A new strategy for engineering metalloproteins – which can be used as a starting point for making new biologically-inspired catalysts – has been developed by chemists in the US.
The approach works by joining smaller protein units together to make a large three-dimensional structure with a metal coordination site, which Akif Tezcan at the University of California, San Diego and colleagues show can be done by making simple modifications to some of the amino acids.
Trying to design new functional proteins, such as enzymes, from scratch can be extremely challenging, says Tezcan. It can be particularly difficult to create a ‘well-defined 3D environment’ such as a binding pocket that can interact with a particular molecule or substrate.

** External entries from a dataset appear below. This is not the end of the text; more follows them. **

This is an optimization exercise on Yosys and OpenROAD, whose aim is small area, not a production implementation.
Where RTL was checked, it was by simulation tests only, not by an equivalence proof against the original.
The RTL of runs 1 to 3 was laid out without a check of its function.
Power figures rest on the tool's default switching activity, not on a simulated workload.

### flow/config.mk
export PLATFORM = sky130hd
export DESIGN_NAME = calc2_top
export DESIGN_NICKNAME = calc2_top
export VERILOG_FILES = /design/flow/design.v
export SDC_FILE = /design/flow/constraint.sdc
export NUM_CORES = 8
export LEC_CHECK = 0
export CAP_MARGIN = 20
export CORE_MARGIN = 2
export CORE_UTILIZATION = 40
export SLEW_MARGIN = 20
### flow/constraint.sdc
create_clock -name core_clock -period 7.0 [get_ports {c_clk}]
set_input_delay 1.4000 -clock core_clock [delete_from_list [all_inputs] [get_ports {c_clk}]]
set_output_delay 1.4000 -clock core_clock [all_outputs]
set_load 0.01 [all_outputs]
### flow/design.v
module calc2_port (
   input             clk,
   input             reset,
   input [3:0]       cmd_in,
   input [31:0]      data_in,
   input [1:0]       tag_in,
   output            q_add,       
   output            q_sh,        
   input [4:0]       pos_add,     
   input [4:0]       pos_sh,      
   input             busy,        
   output reg [31:0] a,           
   output reg [31:0] a2,          
   output reg        c_sh,        
   output reg        c_op,        
   output reg        d_v,         
   output reg        d_sh,
   output reg        d_op,
   input [31:0]      res,
   input             ovf,
   output reg [1:0]  resp,
   output reg [31:0] data,
   output reg [1:0]  tag
   );
   reg        c_add, c_inv;
   reg [1:0]  c_tag;
   reg [1:0]  exp_tag;
   reg [3:0]  d_slot;
   reg        i2_v, i3_v, inv_v;
   reg [1:0]  i2_tag, i3_tag, inv_tag;
   wire       cmd_nz  = |cmd_in;
   wire       tag_ok  = (tag_in == exp_tag) || (exp_tag == 2'd0);
   wire       is_add  = (cmd_in == 4'b0001) || (cmd_in == 4'b0010);
   wire       is_sh   = (cmd_in == 4'b0101) || (cmd_in == 4'b0110);
   always @(posedge clk) begin
      a     <= data_in;
      a2    <= a;
      c_tag <= tag_in;
      c_op  <= cmd_in[1];         
      if (reset) begin
         c_add   <= 1'b0;
         c_sh    <= 1'b0;
         c_inv   <= 1'b0;
         exp_tag <= 2'd0;
      end else begin
         c_add <= is_add & tag_ok;
         c_sh  <= is_sh & tag_ok;
         c_inv <= cmd_nz & ~((is_add | is_sh) & tag_ok);
         if (cmd_nz) exp_tag <= tag_in + 2'd1;
      end
   end
   wire       req = c_add | c_sh;
   assign q_add = c_add;
   assign q_sh  = c_sh;
   wire [4:0] pos = c_sh ? pos_sh : pos_add;
   reg [31:0] s_data [0:3];
   reg [4:0]  s_t    [0:3];     
   reg        s_ovf  [0:3];
   reg        s_add  [0:3];
   reg [1:0]  s_tag  [0:3];
   wire [3:0] fire, free;
   genvar k;
   generate for (k = 0; k < 4; k = k + 1) begin : g_slot
      assign fire[k] = (s_t[k] == 5'd1);
      assign free[k] = (s_t[k][4:1] == 4'd0);
   end endgenerate
   wire [3:0] sel = free[0] ? 4'b0001 : free[1] ? 4'b0010 : free[2] ? 4'b0100 : 4'b1000;
   wire [3:0] wr_data = d_v ? d_slot : (req & ~busy) ? sel : 4'b0000;
   always @(posedge clk) begin
      d_slot <= sel;
      d_sh   <= c_sh;
      d_op   <= c_op;
      if (reset) d_v <= 1'b0;
      else d_v <= req & busy;
   end
   generate for (k = 0; k < 4; k = k + 1) begin : g_slot_reg
      always @(posedge clk) begin
         if (wr_data[k]) begin
            s_data[k] <= res;
            s_ovf[k]  <= ovf;
         end
         if (req & sel[k]) begin
            s_add[k]  <= c_add;
            s_tag[k]  <= c_tag;
         end
         if (reset)
           s_t[k] <= 5'd0;
         else if (req & sel[k])
           s_t[k] <= pos + 5'd2;
         else if (s_t[k] != 5'd0)
           s_t[k] <= s_t[k] - 5'd1;
      end
   end endgenerate
   integer j;
   reg        u_add, u_sh, r_hi, r_lo;
   reg [1:0]  t_add, t_sh;
   reg [31:0] d_or;
   always @* begin
      u_add = 1'b0; u_sh = 1'b0; r_hi = 1'b0; r_lo = 1'b0;
      t_add = 2'd0; t_sh = 2'd0; d_or = 32'd0;
      for (j = 0; j < 4; j = j + 1) begin
         if (fire[j]) begin
            d_or = d_or | s_data[j];
            r_hi = r_hi | s_ovf[j];
            r_lo = r_lo | ~s_ovf[j];
            if (s_add[j]) begin u_add = 1'b1; t_add = t_add | s_tag[j]; end
            else begin u_sh = 1'b1; t_sh = t_sh | s_tag[j]; end
         end
      end
   end
   wire unit = u_add | u_sh;
   always @* begin
      data = d_or;
      if (unit) begin
         resp = {r_hi, r_lo};
         tag  = u_add ? t_add : t_sh;
      end else begin
         resp = {inv_v, 1'b0};
         tag  = inv_tag;
      end
   end
   always @(posedge clk) begin
      i2_tag <= c_tag;
      i3_tag <= i2_tag;
      if (reset) begin
         i2_v  <= 1'b0;
         i3_v  <= 1'b0;
         inv_v <= 1'b0;
      end else begin
         i2_v <= c_inv;
         i3_v <= i2_v;
         if (i3_v && (!inv_v || !unit)) begin
            inv_v   <= 1'b1;
            inv_tag <= i3_tag;
         end else if (!unit)
           inv_v <= 1'b0;
      end
   end
endmodule
module calc2_alu (
   input [31:0]  x,
   input [31:0]  y,
   input         sh,       
   input         op,       
   output [31:0] res,
   output        ovf       
   );
   wire [32:0] sum = {1'b0, x} + {1'b0, op ? ~y : y} + {32'd0, op};
   wire [4:0]  ramt = op ? y[4:0] : 5'd0 - y[4:0];
   wire [63:0] xx   = {x, x};
   wire [31:0] rot  = xx >> ramt;
   wire [31:0] mask = (op ? (32'hffffffff >> y[4:0]) : (32'hffffffff << y[4:0])) & {16'hffff, op, 15'h7fff};
   assign res = sh ? (rot & mask) : sum[31:0];
   assign ovf = ~sh & (sum[32] ^ op);
endmodule
module calc2_pair (
   input         clk,
   input         reset,
   input [3:0]   f_cmd_in, s_cmd_in,
   input [31:0]  f_data_in, s_data_in,
   input [1:0]   f_tag_in, s_tag_in,
   output        f_q_add, f_q_sh, s_q_add, s_q_sh,
   input [4:0]   f_pos_add, f_pos_sh, s_pos_add, s_pos_sh,
   output [1:0]  f_resp, s_resp,
   output [31:0] f_data, s_data,
   output [1:0]  f_tag, s_tag
   );
   wire [31:0] f_a, s_a, s_a2, res;
   wire        f_sh, f_op, s_sh, s_op, s_dv, s_dsh, s_dop, ovf;
   wire        f_req = f_q_add | f_q_sh;
   calc2_port pf (.clk(clk), .reset(reset), .cmd_in(f_cmd_in), .data_in(f_data_in), .tag_in(f_tag_in),
                  .q_add(f_q_add), .q_sh(f_q_sh), .pos_add(f_pos_add), .pos_sh(f_pos_sh),
                  .busy(1'b0), .a(f_a), .a2(), .c_sh(f_sh), .c_op(f_op), .d_v(), .d_sh(), .d_op(),
                  .res(res), .ovf(ovf), .resp(f_resp), .data(f_data), .tag(f_tag));
   calc2_port ps (.clk(clk), .reset(reset), .cmd_in(s_cmd_in), .data_in(s_data_in), .tag_in(s_tag_in),
                  .q_add(s_q_add), .q_sh(s_q_sh), .pos_add(s_pos_add), .pos_sh(s_pos_sh),
                  .busy(f_req), .a(s_a), .a2(s_a2), .c_sh(s_sh), .c_op(s_op), .d_v(s_dv), .d_sh(s_dsh), .d_op(s_dop),
                  .res(res), .ovf(ovf), .resp(s_resp), .data(s_data), .tag(s_tag));
   wire [31:0] x  = f_req ? f_a : s_dv ? s_a2 : s_a;
   wire [31:0] y  = f_req ? f_data_in : s_dv ? s_a : s_data_in;
   wire        sh = f_req ? f_sh : s_dv ? s_dsh : s_sh;
   wire        op = f_req ? f_op : s_dv ? s_dop : s_op;
   calc2_alu alu (.x(x), .y(y), .sh(sh), .op(op), .res(res), .ovf(ovf));
endmodule
module calc2_top ( out_data1, out_data2, out_data3, out_data4, out_resp1, out_resp2, out_resp3, out_resp4, out_tag1, out_tag2, out_tag3, out_tag4, c_clk, req1_cmd_in, req1_data_in, req1_tag_in, req2_cmd_in, req2_data_in, req2_tag_in, req3_cmd_in, req3_data_in, req3_tag_in, req4_cmd_in, req4_data_in, req4_tag_in, reset);
   output [0:31] out_data1, out_data2, out_data3, out_data4;
   output [0:1]  out_resp1, out_resp2, out_resp3, out_resp4, out_tag1, out_tag2, out_tag3, out_tag4;
   input         c_clk, reset;
   input [0:3]   req1_cmd_in, req2_cmd_in, req3_cmd_in, req4_cmd_in;
   input [0:1]   req1_tag_in, req2_tag_in, req3_tag_in, req4_tag_in;
   input [0:31]  req1_data_in, req2_data_in, req3_data_in, req4_data_in;
   wire [3:0] q_add, q_sh;
   reg  [4:0] len_add, len_sh;     
   wire [4:0] base_add = (len_add == 5'd0) ? 5'd1 : len_add;
   wire [4:0] base_sh  = (len_sh == 5'd0) ? 5'd1 : len_sh;
   wire [4:0] pa1 = base_add;
   wire [4:0] pa2 = pa1 + q_add[0];
   wire [4:0] pa3 = pa2 + q_add[1];
   wire [4:0] pa4 = pa3 + q_add[2];
   wire [4:0] ps1 = base_sh;
   wire [4:0] ps2 = ps1 + q_sh[0];
   wire [4:0] ps3 = ps2 + q_sh[1];
   wire [4:0] ps4 = ps3 + q_sh[2];
   always @(posedge c_clk) begin
      if (reset) begin
         len_add <= 5'd0;
         len_sh  <= 5'd0;
      end else begin
         len_add <= len_add + q_add[0] + q_add[1] + q_add[2] + q_add[3] - (len_add != 5'd0);
         len_sh  <= len_sh + q_sh[0] + q_sh[1] + q_sh[2] + q_sh[3] - (len_sh != 5'd0);
      end
   end
   calc2_pair p12 (.clk(c_clk), .reset(reset),
                   .f_cmd_in(req1_cmd_in), .f_data_in(req1_data_in), .f_tag_in(req1_tag_in),
                   .s_cmd_in(req2_cmd_in), .s_data_in(req2_data_in), .s_tag_in(req2_tag_in),
                   .f_q_add(q_add[0]), .f_q_sh(q_sh[0]), .s_q_add(q_add[1]), .s_q_sh(q_sh[1]),
                   .f_pos_add(pa1), .f_pos_sh(ps1), .s_pos_add(pa2), .s_pos_sh(ps2),
                   .f_resp(out_resp1), .s_resp(out_resp2), .f_data(out_data1), .s_data(out_data2),
                   .f_tag(out_tag1), .s_tag(out_tag2));
   calc2_pair p34 (.clk(c_clk), .reset(reset),
                   .f_cmd_in(req3_cmd_in), .f_data_in(req3_data_in), .f_tag_in(req3_tag_in),
                   .s_cmd_in(req4_cmd_in), .s_data_in(req4_data_in), .s_tag_in(req4_tag_in),
                   .f_q_add(q_add[2]), .f_q_sh(q_sh[2]), .s_q_add(q_add[3]), .s_q_sh(q_sh[3]),
                   .f_pos_add(pa3), .f_pos_sh(ps3), .s_pos_add(pa4), .s_pos_sh(ps4),
                   .f_resp(out_resp3), .s_resp(out_resp4), .f_data(out_data3), .s_data(out_data4),
                   .f_tag(out_tag3), .s_tag(out_tag4));
endmodule
### flow/flow/run.sh
#!/bin/bash
set -euo pipefail
export BUFFER_PORTS_ARGS="-buffer_cell sky130_fd_sc_hd__buf_1"
export CTS_ARGS="-sink_clustering_enable -repair_clock_nets -dont_use_dummy_load -sink_clustering_size 30 -sink_clustering_max_diameter 120"
bash standard.sh > flow_make.log 2>&1
### flow/standard.sh
#!/bin/bash
# synth_recipe.tcl (not shown) runs the flow's synth.tcl, then flattens the netlist and writes it again
# the make line also repeats each setting of config.mk as NAME=value (left out here)
make -C /OpenROAD-flow-scripts/flow DESIGN_CONFIG=/design/flow/config.mk WORK_HOME=/design/flow/orfs CLKGATE_MAP_FILE= SYNTH_SCRIPT=/design/flow/synth_recipe.tcl "${@:-finish}"
==> results of run 1 <==
-- layout by cell type, fill, tap and decap left out, types with 56 or more instances in the layout --
cell / count
a21oi_1: 266
a222oi_1: 137
buf_1: 296
buf_4: 79
dfxtp_1: 354
edfxtp_1: 584
ha_1: 145
inv_1: 165
mux2_2: 67
mux2i_1: 385
nand2_1: 505
nand3_1: 56
nor2_1: 341
nor3_1: 71
o21ai_0: 142
xnor2_1: 144
-- power groups by stage --
stage                     Combinational (W)  Clock, W  Sequential [W]
after floorplan                     0.00552         0         0.00728
after global placement              0.00829         0         0.00739
after detailed placement            0.00834         0         0.00740
after CTS                           0.00838   0.00271         0.00727
after global routing                0.00917   0.00288         0.00734
final                               0.00838   0.00263         0.00727
-- layer usage --
| metal | share of wire [%] | GRT usage (%) |
|---|---|---|
| met5 | 0.052 | 0 |
| met4 | 2.4 | 6.08 |
| met1 | 44 | 28.7 |
| met3 | 6.0 | 2.67 |
| met2 | 47 | 34.1 |
-- sequential cells by signal, indices dropped and copies added, names as in the netlist, 8 cells and up --
signal	flops
p12.pf.a	32
p12.pf.s_data	128
p12.pf.s_t	20
p12.pf.s_tag	8
p12.ps.a	32
p12.ps.a2	32
p12.ps.s_data	128
p12.ps.s_t	20
p12.ps.s_tag	8
p34.pf.a	32
p34.pf.s_data	128
p34.pf.s_t	20
p34.pf.s_tag	8
p34.ps.a	32
p34.ps.a2	32
p34.ps.s_data	128
p34.ps.s_t	20
p34.ps.s_tag	8
-- how the worst max path moves through the flow --
stage,cells after the start,end,start,slack (ns)
finish,17,p12.pf.s_data[2][27],p12.pf.c_sh,1.35
detailed placement,15,p12.ps.s_data[3][7],req2_data_in[31],1.32
global placement,15,p12.pf.s_data[0][10],req2_data_in[31],1.37
global route,12,p34.ps.s_data[0][2],p34.pf.c_add,0.97
CTS,17,p12.ps.s_data[3][27],p12.pf.c_sh,1.38
floorplan,14,p12.pf.s_data[0][30],req2_data_in[31],2.12
-- through the flow --
step                      total power, W  area [um2]
after global routing              0.0194       49400
after global placement            0.0157       48400
after detailed placement          0.0157       48400
after CTS                         0.0184       49400
final                             0.0183       49400
after floorplan                   0.0128       45500
-- kinds of logic after synthesis --
group                      count (synthesis)  share of synthesized area (%)
AOI/OAI and AO/OA                        829                           12.4
xor gates and xnor gates                 205                           3.98
adders and majority gates                153                           4.34
buffers and inverters                    376                           3.33
DFF                                      940                           54.3
muxes                                    462                           10.5
and+or+nand+nor                         1158                           11.1
-- area by class of cell --
type / instances / area (um2) / share of cell area (%)
antenna: 10 / 25.0 / 0.0506
clock buffer: 39 / 976 / 1.97
inverter: 168 / 631 / 1.28
multi-input combinational: 2807 / 19500 / 39.5
sequential: 940 / 24700 / 49.9
tap: 1500 / 1880 / 3.80
timing repair buffer: 377 / 1730 / 3.50
-- worst max-delay path, cell delays in order (launching register included) --
cell and delay [ns]:
dfxtp_1 0.33, buf_4 0.23, or2_4 0.54, buf_4 0.49
nor2_1 0.09, a21oi_1 0.23, xnor2_1 0.10, ha_1 0.39
and3_1 0.24, a31oi_1 0.16, o21ai_0 0.11, a2111oi_0 0.62
o21ai_0 0.20, o21ai_2 0.33, o21ai_1 0.13, o21ai_0 0.13
xor2_1 0.13, o21ai_0 0.79
==> metrics.cfg, run 1 <==
[timing]
drv_slew=0
clock_skew_ns=0.105
tightest_slew_ns=1.15
relSlewSlack_pct=22.8
worst_slack_ns=1.35
fin_crit_ns=5.65
tns_ns=0
rsz0062_at_grt=no
max_freq_mhz=177
period_share_pct=80.7
setup_violations=0
finalHoldViolCount=0
whs_ns=0.283

[clock_tree]
cts_hold_buf=0
cts_root_buf=clkbuf_16
cts_made_buffers=39
cts_max_level=2
cts.sinks=940
clock_latency_ns=0.67
clkTransAtPathRegs_ns=0.10
cts_tree=done
cts_buffer_depth=3
cts_resized=0
cts_setup_buffers=0

[floorplan]
die_y_um=341
die_x_um=341
rows=123
die_area_um2=116000
initial_core_util_pct=40.4
fp.coreArea_um2=113000
pin_count=298

[final_layout]
drive_gt1_share_pct=5.96
syn_to_final_growth_pct=8.73
layout.nets=4640
fill_cells=10700
fin_util_pct=43.9
finalNonFillerCells=5841

[worst_setup_path]
crit_fanout=50
end_kind=flop
startpoint_type=flop
required_ns=7.33
reg2reg_slack_ns=1.35
path_class=reg2reg
rr_worst_depth=17
worstReg2RegEnd=p12.pf.s_data[2][27]
cp.arrival_ns=5.98
timing.rr.start=p12.pf.c_sh

[routing]
wl_um=126000
drcViolationCount=0
vias_per_cell=5.55
dr.pass1.iters=10
drtIter0Drc=3362
wire_per_inst_um=21.5
num_vias=32400
ant_nets=0

[logic_synthesis]
syn_inst=4123
syn-num-nets=4430
synth_area_um2=45500
synth-main-ff-cell=edfxtp_1
seq_area_frac_synth_pct=54.3
synth_common_cells=edfxtp_1 (584), nand2_1 (505), mux2i_1 (387)
synth_cell_types=89
ys_ff_latch=940
yosysMostFrequentCell=edfxtp_1
synthArstFlopShare_pct=0
ys_warn_count=7
syn_avg_cell_area_um2=11.0
synth_top_area_share_pct=38.6
synth_enable_flop_cells=584
synthTopCellsByArea=edfxtp_1 (39%), dfxtp_1 (16%), mux2i_1 (8.5%), nand2_1 (4.2%), ha_1 (4.0%)
synth_top_cell_by_area=edfxtp_1

[placed_design]
numPortBuffers=297
dp_slack_ns=1.32
dp_hpwl_um=88000
place_inst=5792
globalplace.congestion=0.940

[pwr]
seqPwrFrac_pct=39.8
p_int_w=0.0107
powerDensity_nw_per_um2=370
p_comb_share_pct=45.8
p_sw_share_pct=41.3
p_leak_nw=18.8
power.switching_w=0.00754
vdd_ir_drop_max_mv=0.185
pwr-share-clk_pct=14.4

[status]
status=finished clean

[grt]
antenna_found_initial=20
gr-total-overflow=0
track_usage_pct=20.8
grt_pass1_wl_um=186000
grt_max_degree=72
grt_pass1_vias=30400

[worst_hold_path]
hold_path_startpoint=p12.ps.i2_tag[0]
holdPathEnd=p12.ps.i3_tag[0]
min_path_type=reg2reg
hold_depth=0

[job]
drv_cap=0

==> run 2: changes to the inputs <==
--- a/flow/design.v
+++ b/flow/design.v
@@ -146,5 +146,25 @@
    output        ovf       
    );
-   wire [32:0] sum = {1'b0, x} + {1'b0, op ? ~y : y} + {32'd0, op};
+   wire [31:0] yy = y ^ {32{op}};
+   wire [31:0] p0 = x ^ yy;
+   wire [31:0] g0 = x & yy;
+   reg  [31:0] gg, pp;
+   integer i, l;
+   always @* begin
+      gg = g0; pp = p0;
+      gg[0] = g0[0] | (p0[0] & op);
+      for (l = 1; l <= 5; l = l + 1)
+        for (i = (1 << l) - 1; i < 32; i = i + (1 << l)) begin
+           gg[i] = gg[i] | (pp[i] & gg[i - (1 << (l - 1))]);
+           pp[i] = pp[i] & pp[i - (1 << (l - 1))];
+        end
+      for (l = 4; l >= 1; l = l - 1)
+        for (i = (1 << l) + (1 << (l - 1)) - 1; i < 32; i = i + (1 << l)) begin
+           gg[i] = gg[i] | (pp[i] & gg[i - (1 << (l - 1))]);
+           pp[i] = pp[i] & pp[i - (1 << (l - 1))];
+        end
+   end
+   wire [32:0] cy  = {gg, op};             
+   wire [32:0] sum = {cy[32], p0 ^ cy[31:0]};
    wire [4:0]  ramt = op ? y[4:0] : 5'd0 - y[4:0];
    wire [63:0] xx   = {x, x};
==> flow/flow/run.sh (replaced) <==
#!/bin/bash
set -euo pipefail
export BUFFER_PORTS_ARGS="-buffer_cell sky130_fd_sc_hd__buf_1"
export CTS_ARGS="-sink_clustering_enable -repair_clock_nets -dont_use_dummy_load -sink_clustering_size 24 -sink_clustering_max_diameter 100"
bash standard.sh > flow_make.log 2>&1
==> run 2 against run 1 <==
  * Still clean on timing, DRC and antenna
  * Synthesized cell count down 3.8%
  * First-iteration DRC count shrank 21%
  * Combinational power fell by 2%
  * Clock skew shrank 0.028 ns
  * Critical path type unchanged
  * Critical endpoint is now p12.ps.s_data[2][31]
  * Highest routed layer unchanged
==> metrics.cfg, run 2 <==
[worst_hold_path]
min_path_type=reg2reg
hold_path_startpoint=p12.ps.i2_tag[1]

[pwr]
power.switching_w=0.00746
pwr-share-clk_pct=16.0
seqPwrFrac_pct=39.2
powerDensity_nw_per_um2=371
p_int_w=0.0108
vdd_ir_drop_max_mv=0.275
p_sw_share_pct=40.8
p_leak_nw=18.6
p_comb_share_pct=44.8

[logic_synthesis]
synth_area_um2=45000
synthSimpleGateAreaFrac_pct=9.20
syn-num-nets=4296
synth_top_area_share_pct=39.0
synth-main-ff-cell=edfxtp_1
syn_inst=3968
synth_xor_area_share_pct=3.48
syn_avg_cell_area_um2=11.3
seq_area_frac_synth_pct=54.8
synth_enable_flop_cells=584
synthArstFlopShare_pct=0
synth_cell_types=72
synthTopCellsByArea=edfxtp_1 (39%), dfxtp_1 (16%), mux2i_1 (8.3%), a22oi_1 (4.9%), ha_1 (3.8%)
yosysMostFrequentCell=edfxtp_1
synth_common_cells=edfxtp_1 (584), mux2i_1 (375), nor2_1 (367)
synth-adder-area-share_pct=5.47
synth_top_family_by_area=compound AO/OA/AOI/OAI gates
ys_ff_latch=940
synth_top_cell_by_area=edfxtp_1
synth.area.mux_share_pct=10.7
ys_warn_count=8
synth_compound_area_share_pct=13.0

[worst_setup_path]
crit_fanout=21
required_ns=7.33
cp_cell_sequence=nor2_4 -> buf_4 -> mux2i_1 -> inv_1 -> ha_1 -> nand4_1 -> or2_2 -> a211oi_1 -> o21ai_0 -> o311ai_0 -> nand2_1 -> fa_1 -> xor2_1 -> o21ai_0
timing.rr.start=p12.pf.c_sh
crit_path_frequent_cell=o21ai_0
startpoint=p12.pf.c_sh
path_class=reg2reg
startpoint_type=flop
cp_slowest_cell=nor2_4
crit_buf_inv=2
cp.arrival_ns=6.53
slowest_delay_ns=0.72
end_kind=flop
critical-path-top-delay-family=compound AO/OA/AOI/OAI gates

[clock_tree]
cts_hold_buf=0
cts_root_buf=clkbuf_16
cts_setup_buffers=0
cts_made_buffers=48
cts_buffer_depth=3
cts_tree=done
clkTransAtPathRegs_ns=0.10
cts_resized=0
cts_max_level=2
clock_latency_ns=0.67
cts.sinks=940

[timing]
relSlewSlack_pct=23.0
rsz0062_at_grt=no
drv_slew=0
setup_violations=0
clock_skew_ns=0.0767
finalHoldViolCount=0
tns_ns=0
tightest_slew_ns=1.15
fin_crit_ns=6.19
period_share_pct=88.5
max_freq_mhz=161
worst_slack_ns=0.807

[placed_design]
globalplace.congestion=0.945
placed_area_um2=48000
numPortBuffers=297
dp_hpwl_um=88800
dp_slack_ns=0.890

[grt]
track_usage_pct=21.2
gr-total-overflow=0
grt_pass1_wl_um=189000
antenna_found_initial=5
grt_max_degree=63
grt_pass1_vias=30500

[final_layout]
design_area_um2=49300
multiInputGateArea_um2=19100
layout.nets=4539
syn_to_final_growth_pct=9.60
fill_cells=10500
final_cell_mix=edfxtp_1 (584), mux2i_1 (374), nor2_1 (366)
seq_area_um2=24700
drive_gt1_share_pct=6.82
final_common_cell=edfxtp_1

[floorplan]
die_y_um=339
die_area_um2=115000
rows=123
initial_core_util_pct=40.2
pin_count=298
die_x_um=339
fp.coreArea_um2=112000

[job]
drv_cap=0

[routing]
dr.pass1.iters=8
ant_nets=0
drtIter0Drc=2669
wl_um=126000
drcViolationCount=0
vias_per_cell=5.49
num_vias=31400
wire_per_inst_um=22.0

[status]
status=finished clean

==> run 2: logic make-up (layout without fill, tap and decap cells) <==
logic type               Yosys count  count (layout)
flip-flops                       940             940
buffers and inverters            363             604
AND/OR/NAND/NOR                  948             948
AO/OA/AOI/OAI                    903             903
other                              0               4
XOR/XNOR                         177             177
multiplexers                     463             463
adder cells (fa/ha/maj)          174             174
==> run 2: through the flow <==
stage / cells / hold slack, ns / power [W] / util [%]
global route: 5709 / 0.282 / 0.0195 / 44.0
CTS: 5707 / 0.274 / 0.0184 / 43.9
finish: 5713 / 0.273 / 0.0183 / 44.0
detailed placement: 5659 / 0.312 / 0.0155 / 42.9
global placement: 5659 / 0.311 / 0.0154 / 42.9
floorplan: 3968 / 0.310 / 0.0124 / -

‘Most protein and metalloprotein engineering efforts depend on the repurposing of pre-existing protein folds with well-defined active sites in their interiors,’ he says. ‘In our lab, we have taken an alternative strategy in which we use well-folded proteins as building blocks for forming new supramolecular complexes, and the [newly] created interfaces in these complexes are then used to build new functional sites.’
A few years ago, Tezcan’s group developed an approach which used metal ions to link different protein modules together into complex three-dimensional structures, which they subsequently used to build a functional metalloenzyme. In their most recent work they have streamlined this approach, showing it is possible to create new protein–protein interfaces by mutating a single cysteine residue in the protein cytochrome cb562, which allows it to join to another cytochrome cb562 via a disulfide linkage.
‘Then, a few metal-coordinating residues such as histidines and glutamates are added in appropriate locations with respect to the disulfide linkages to build stable metal coordination sites,’ says Tezcan. ‘[So] with only four mutations, an arbitrary electron transfer protein is converted into a versatile metalloprotein complex.’
The team were able to create metal coordination sites capable of binding transition metal ions such as manganese, copper, nickel, cobalt and zinc to make a variety of metalloproteins. They also showed they could make an iron metalloprotein that could bind to nitric oxide. They dubbed the strategy Metal Active Sites through Covalent Tethering, or MASCoT.
‘In principle, this approach can be easily carried out with many other protein building blocks and be complemented by computational protein design to optimise desired structural and functional properties,’ Tezcan says. In the short term, he adds, the group wants to build metalloenzymes with catalytic activities including redox chemistry and small molecule activation. ‘Long term, our goals are to use MASCoT to design metalloproteins that are active in living systems and are able to utilise non-biological metal ions.’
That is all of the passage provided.